DATASET RECORDS below:

<file path="src/rtl/pipe_stage_reg.sv">
// Pipeline stage register with valid/ready handshake, bubble-zeroed outputs and a saturating stall counter.
// Define PIPE_STAGE_SKID_EN to add a one-entry skid buffer (capacity two, in_ready depends only on held state).
module pipe_stage_reg #(
  parameter int DATA_W = 32,
  parameter int ADDR_W = 5,
  parameter int CNT_W  = 16
) (
  input  logic              clk,
  input  logic              rst,
  input  logic              flush,
  input  logic              in_valid,
  output logic              in_ready,
  input  logic [ADDR_W-1:0] in_wd,
  input  logic              in_wreg,
  input  logic [DATA_W-1:0] in_wdata,
  output logic              out_valid,
  input  logic              out_ready,
  output logic [ADDR_W-1:0] out_wd,
  output logic              out_wreg,
  output logic [DATA_W-1:0] out_wdata,
  output logic [CNT_W-1:0]  stall_cnt
);

  logic              out_valid_q, out_valid_d;
  logic [ADDR_W-1:0] out_wd_q, out_wd_d;
  logic              out_wreg_q, out_wreg_d;
  logic [DATA_W-1:0] out_wdata_q, out_wdata_d;
  logic [CNT_W-1:0]  stall_cnt_q, stall_cnt_d;
  logic              accept_s, drain_s;

`ifdef PIPE_STAGE_SKID_EN
  logic              skid_valid_q, skid_valid_d;
  logic [ADDR_W-1:0] skid_wd_q, skid_wd_d;
  logic              skid_wreg_q, skid_wreg_d;
  logic [DATA_W-1:0] skid_wdata_q, skid_wdata_d;
`endif

  // Ready is withheld during reset and flush so nothing is accepted in those cycles.
  always_comb begin
`ifdef PIPE_STAGE_SKID_EN
    in_ready = !skid_valid_q && !flush && !rst;
`else
    in_ready = (!out_valid_q || out_ready) && !flush && !rst;
`endif
  end

  assign accept_s = in_valid && in_ready;
  assign drain_s  = out_valid_q && out_ready;

  always_comb begin
    out_valid_d = out_valid_q;
    out_wd_d    = out_wd_q;
    out_wreg_d  = out_wreg_q;
    out_wdata_d = out_wdata_q;
`ifdef PIPE_STAGE_SKID_EN
    skid_valid_d = skid_valid_q;
    skid_wd_d    = skid_wd_q;
    skid_wreg_d  = skid_wreg_q;
    skid_wdata_d = skid_wdata_q;
`endif
    if (flush) begin
      out_valid_d = 1'b0;
      out_wd_d    = '0;
      out_wreg_d  = 1'b0;
      out_wdata_d = '0;
`ifdef PIPE_STAGE_SKID_EN
      skid_valid_d = 1'b0;
      skid_wd_d    = '0;
      skid_wreg_d  = 1'b0;
      skid_wdata_d = '0;
`endif
    end else if (!out_valid_q || drain_s) begin
`ifdef PIPE_STAGE_SKID_EN
      if (skid_valid_q) begin
        // Skid holds the older entry, so it moves out first.
        out_valid_d  = 1'b1;
        out_wd_d     = skid_wd_q;
        out_wreg_d   = skid_wreg_q;
        out_wdata_d  = skid_wdata_q;
        skid_valid_d = 1'b0;
        skid_wd_d    = '0;
        skid_wreg_d  = 1'b0;
        skid_wdata_d = '0;
      end else
`endif
      if (accept_s) begin
        out_valid_d = 1'b1;
        out_wd_d    = in_wd;
        out_wreg_d  = in_wreg;
        out_wdata_d = in_wdata;
      end else begin
        out_valid_d = 1'b0;
        out_wd_d    = '0;
        out_wreg_d  = 1'b0;
        out_wdata_d = '0;
      end
    end else begin
`ifdef PIPE_STAGE_SKID_EN
      if (accept_s) begin
        skid_valid_d = 1'b1;
        skid_wd_d    = in_wd;
        skid_wreg_d  = in_wreg;
        skid_wdata_d = in_wdata;
      end else begin
        skid_valid_d = skid_valid_q;
      end
`else
      out_valid_d = out_valid_q;
`endif
    end
  end

  // Saturating stall counter; flush deliberately leaves it alone.
  always_comb begin
    if (out_valid_q && !out_ready && (stall_cnt_q != {CNT_W{1'b1}})) begin
      stall_cnt_d = stall_cnt_q + {{(CNT_W-1){1'b0}}, 1'b1};
    end else begin
      stall_cnt_d = stall_cnt_q;
    end
  end

  always_ff @(posedge clk) begin
    if (rst) begin
      out_valid_q <= 1'b0;
      out_wd_q    <= '0;
      out_wreg_q  <= 1'b0;
      out_wdata_q <= '0;
      stall_cnt_q <= '0;
`ifdef PIPE_STAGE_SKID_EN
      skid_valid_q <= 1'b0;
      skid_wd_q    <= '0;
      skid_wreg_q  <= 1'b0;
      skid_wdata_q <= '0;
`endif
    end else begin
      out_valid_q <= out_valid_d;
      out_wd_q    <= out_wd_d;
      out_wreg_q  <= out_wreg_d;
      out_wdata_q <= out_wdata_d;
      stall_cnt_q <= stall_cnt_d;
`ifdef PIPE_STAGE_SKID_EN
      skid_valid_q <= skid_valid_d;
      skid_wd_q    <= skid_wd_d;
      skid_wreg_q  <= skid_wreg_d;
      skid_wdata_q <= skid_wdata_d;
`endif
    end
  end

  assign out_valid = out_valid_q;
  assign out_wd    = out_wd_q;
  assign out_wreg  = out_wreg_q;
  assign out_wdata = out_wdata_q;
  assign stall_cnt = stall_cnt_q;

endmodule

</file>
<file path="config.mk">
export PLATFORM = sky130hd
export DESIGN_NAME = pipe_stage_reg
export DESIGN_NICKNAME = d
export VERILOG_FILES = /design/src/rtl/pipe_stage_reg.sv
export SDC_FILE = /design/constraint.sdc
export NUM_CORES = 1
export LEC_CHECK = 0
export CORE_UTILIZATION = 43
export DETAILED_ROUTE_END_ITERATION = 7
export DONT_BUFFER_PORTS = 1
export MAX_ROUTING_LAYER = met4
export PLACE_DENSITY = 0.67
export SLEW_MARGIN = 20
export SYNTH_ARGS = -nofsm -noshare
export SYNTH_HDL_FRONTEND = slang
export SYNTH_SLANG_ARGS = --single-unit
export TNS_END_PERCENT = 5
</file>
<file path="constraint.sdc">
create_clock -name clk -period 2.45 [get_ports clk]
set_input_delay 0.3675 -clock clk [delete_from_list [all_inputs] [get_ports clk]]
set_output_delay 0.3675 -clock clk [all_outputs]
set_load 0.005 [all_outputs]
</file>
Yosys cells after proc, flatten, opt, wreduce, memory -nomap -nowiden:

Index checks and enable logic that the tools add are counted.

* register bits: 55
* bits in latches: 0
* RAM bits: 0
* memory bits (read-only): 0
* input port bits: 43
* output and inout port bits: 56
* logic and storage cells: 24
* memories: 0

* add/sub/neg operators: 1
* multiply operators: 0
* div/mod/pow operators: 0
* magnitude comparators: 0
* equal/unequal tests: 1
* shift-type cells: 0
* muxes and demuxes: 4
* bitwise gates (word level): 0
* reduce and logical (&&, ||, !) cells: 13

Operator list (count)
* two-way mux 32 bit: 1
* adder 16 x 1 -> 16 bit, second input constant: 1
* inequality test 16 bit, second input constant: 1
* logical AND 1 bit: 6
* two-way mux 5 bit: 1
* zero test 1 bit: 4
* logical OR 1 bit: 2
* two-way mux 1 bit: 2
* OR reduction 2 bit: 1

Depth between registers and ports, before layout:

* word-level depth: 6
* mapped depth: 6
* mapped depth without buffers: 5

Least setup slack after synthesis:

Ideal clock, no wire load.

* path kind: reg2reg
* from: reg stall_cnt_q[0], in the netlist stall_cnt[0]
* to: reg stall_cnt_q[5], in the netlist stall_cnt[5]
* setup time: 121 ps
* arrival time: 1624 ps
* required time: 2329 ps
* setup slack: 706 ps
* cell stages (with the launch flop): 7
* path buffers: 1
* clock period less this slack: 1744 ps
* cells stage by stage: dfxtp_1 > ha_1 > and2_4 > and3_4 > buf_6 > a311oi_1 > mux2_2

* word-level cells in the longest chain between the ends: 2
* elaborated cells between the ends (all ways): 3
* those cells by class: add/sub: 1; eq/ne: 1; reduce/logical: 1

Ends and longest elaborated chain
* start, declared: line 28 `logic [CNT_W-1:0] stall_cnt_q, stall_cnt_d;`
* start signal, assigned: line 140 `stall_cnt_q <= stall_cnt_d;`
* branches (longest 2 deep; another with adder 16 x 1 -> 16 bit)

Several ways; the timed one is not identified.
A chain may end at the register's enable or synchronous reset.

Worst setup path in the final report:

* from: reg out_valid_q, in the netlist out_valid
* to: out in_ready

* word-level cells in the longest chain between the ends: 4

Ends and longest elaborated chain
* start, declared: line 24 `logic out_valid_q, out_valid_d;`
* start signal, assigned: line 136 `out_valid_q <= out_valid_d;`
* zero test 1 bit: line 43 `in_ready = (!out_valid_q || out_ready) && !flush && !rst;`
* logical OR 1 bit: line 43
* logical AND 1 bit (2 in a row): line 43
* end, declared: line 12 `output logic in_ready,`

Every way passes these cells.

==> impl_metrics.py <==
metrics = {
    "sta": {
        "finalCritPeriodShare_pct": 74.4,
        "period_minus_slack_ps": 1820,
        "rsz0062_at_grt": "false",
        "finalHoldViolCount": 0,
        "relSlewSlack_pct": 49.5,
        "tns_ps": 0,
        "setup_viol": 0,
        "drv_slew": 0,
        "hold_slack_ps": 128,
        "worstMarginPinSlew_ps": 757,
        "finalClockSkew_ps": 11.0,
        "fmax_ghz": 0.549,
    },
    "cells_and_area": {
        "fin_nets": 303,
        "final_cell_mix": "dfxtp_1, a21oi_1, nand2_1, nand3_1, nor2_1",
        "final_common_cell": "dfxtp_1",
        "final_area_um2": 2390,
        "layout-drive-gt1-share_pct": 7.34,
        "fill_cells": 512,
        "area_growth_pct": 4.99,
        "fin_util_pct": 46.9,
        "antenna_cells": 0,
    },
    "cts": {
        "clk_pin_slew_ps": 90,
        "post-cts-setup-buffer-count": 0,
        "cts.sinks": 55,
        "clkLatencyLatePin_ps": 300,
        "cts-resized-gates": 0,
        "cts_made_buffers": 5,
        "clk_path_buf_depth": 2,
        "clock-root-buffer": "clkbuf_8",
        "cts_tree": "done",
        "cts_hold_buf": 0,
        "htreeDepth": 2,
    },
    "power_and_ir_drop": {
        "leakage_nw": 0.795,
        "ir_drop_uv": 293,
        "finalPower_mw": 1.57,
        "p_per_area_nw_per_um2": 654,
    },
    "critical_path": {
        "cp-end-kind": "output port",
        "cp.required_ps": 2080,
        "crit_path_cell_trace": "nor2b_4, buf_4, nor2_1",
        "crit_start": "out_valid$_SDFFE_PP0P_",
        "critPathKind": "reg -> out",
        "cp_num_buf_inv": 1,
        "cp_max_fo": 41,
        "critPathTopFamily": "flip-flops",
        "cp-start-kind": "flip-flop",
        "max_stage_delay_ps": 430,
        "rr_startpoint": "stall_cnt[3]$_SDFFE_PP0P_",
        "arrival_ps": 1450,
        "cpMaxStageDelayCell": "dfxtp_1",
    },
    "global_route": {
        "grt_usage_pct": 17.4,
        "grt_antenna_before_repair": 0,
        "grt_pass1_wl_mm": 7.27,
        "overflow": 0,
        "grt_pass1_vias": 1547,
        "grt_max_degree": 42,
    },
    "floorplan": {
        "dieWidth_um": 74.8,
        "rows": 26,
        "dieArea_um2": 5600,
        "io_pins": 99,
        "coreArea_um2": 5110,
        "start_util_pct": 44.6,
        "die_h_um": 74.8,
    },
    "job": {
        "cap_violations": 0,
    },
    "synth": {
        "netlist_top_cells_area": "dfxtp_1, a21oi_1, nand3_1, nand2_1, clkbuf_1",
        "yosysTopAreaCell": "dfxtp_1",
        "netlist_area_um2": 2280,
        "synth.yosys.seq_area_share_pct": 48.3,
        "syn_inst": 273,
        "ys_seq_elements": 55,
        "synth_top_area_share_pct": 48.3,
        "synth.net_count": 317,
        "synth_cell_types": 35,
        "syn_avg_cell_area_um2": 8.35,
        "synth_warnings": 0,
    },
    "routing": {
        "drc": 0,
        "dr.pass1.iters": 4,
        "vias": 1894,
        "post_drt_wl_per_cell_um": 15.4,
        "antenna_left": 0,
        "wirelength_mm": 5.07,
        "dr.first_iter.drc_count": 118,
        "via_per_inst": 5.76,
    },
    "placement": {
        "port_buffers": 0,
        "place.detailed.hpwl_mm": 3.32,
        "gp_congestion": 0.778,
        "placedInstanceArea_um2": 2290,
    },
    "worst_hold_path": {
        "hold_class": "in -> reg",
        "worstHoldStart": "rst",
    },
    "run_status": {
        "status": "finished, final reports clean",
    },
}
## routing by layer
layer	global-route usage, %	routed length [um]	up-vias
met5	-	0	-
met4	5.66	56	0
met3	5.49	429	6
met2	27.2	2330	79
met1	21.4	2250	875
li1	-	-	934
## synth_stat cells
library cell and count:
o31ai_1 5, buf_1 2, mux2_2 4, dfxtp_1 55, inv_1 2, a21oi_1 48, ha_1 1, nor2_1 7
a21o_1 1, o21ai_0 2, nand2_1 44, nand2b_1 3, and4_1 4, clkbuf_2 1, buf_6 2, and2_1 1
o41ai_1 1, nor2b_1 5, and2_4 1, a31oi_1 2, or3_1 4, mux2i_1 1, nand4_1 3, a311oi_1 1
a41oi_1 1, and4b_1 1, nand3_1 41, or4_1 4, nand4b_1 1, or2_2 1, clkbuf_1 18, nor3_1 2
a211oi_1 1, and3_4 1, nand4_4 2
## layout make-up
| class | instances | area, um^2 | area share [%] |
|---|---|---|---|
| timing repair buffer | 2 | 15.0 | 0.627 |
| clock buffer | 5 | 68.8 | 2.88 |
| multi-input combinational | 193 | 1080 | 45.0 |
| sequential | 55 | 1100 | 46.0 |
| clock inverter | 2 | 37.5 | 1.57 |
| inverter | 2 | 7.51 | 0.314 |
| tap | 70 | 87.6 | 3.66 |
## cell families (layout without fill, tap and decap cells)
kind of cell,after synthesis,after routing,synth area share (%)
mux,5,5,2.41
flops,55,55,48.3
simple gates,125,125,28.9
compound gates,62,62,15.0
buf+inv,25,11,4.83
fa+ha+maj,1,1,0.549
## path summary, 6_finish.rpt
check                          endpoint  slack, ps  depth (start not counted)
max                            in_ready        630                          3
min           stall_cnt[4]$_SDFFE_PP0P_        130                          1
min reg2reg  out_wdata[25]$_SDFFE_PP0P_        470                          2
max reg2reg  stall_cnt[15]$_SDFFE_PP0P_        640                          4
## sequential cells by signal, indices dropped and copies added, names as in the netlist
name,cells
out_wd,5
out_wdata,32
stall_cnt,16
out_wreg,1
out_valid,1
## stage by stage
step	std cells	setup slack [ps]
floorplan	273	706
global placement	322	705
detailed placement	322	668
CTS	329	578
global route	329	488
finish	329	628
## report_power, final
part           internal, mW  switching [mW]
clock network         0.299           0.280
registers             0.912          0.0153
logic                0.0233          0.0355
No activity file was read; power rests on OpenSTA's default activity.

End of DATASET RECORDS.

WHAT YOU SHOULD DO
Restate, word for word and without additions, every line from the top of the listing above through the line that contains "saturating stall counter.".

TASK OUTPUT
<file path="src/rtl/pipe_stage_reg.sv">
// Pipeline stage register with valid/ready handshake, bubble-zeroed outputs and a saturating stall counter.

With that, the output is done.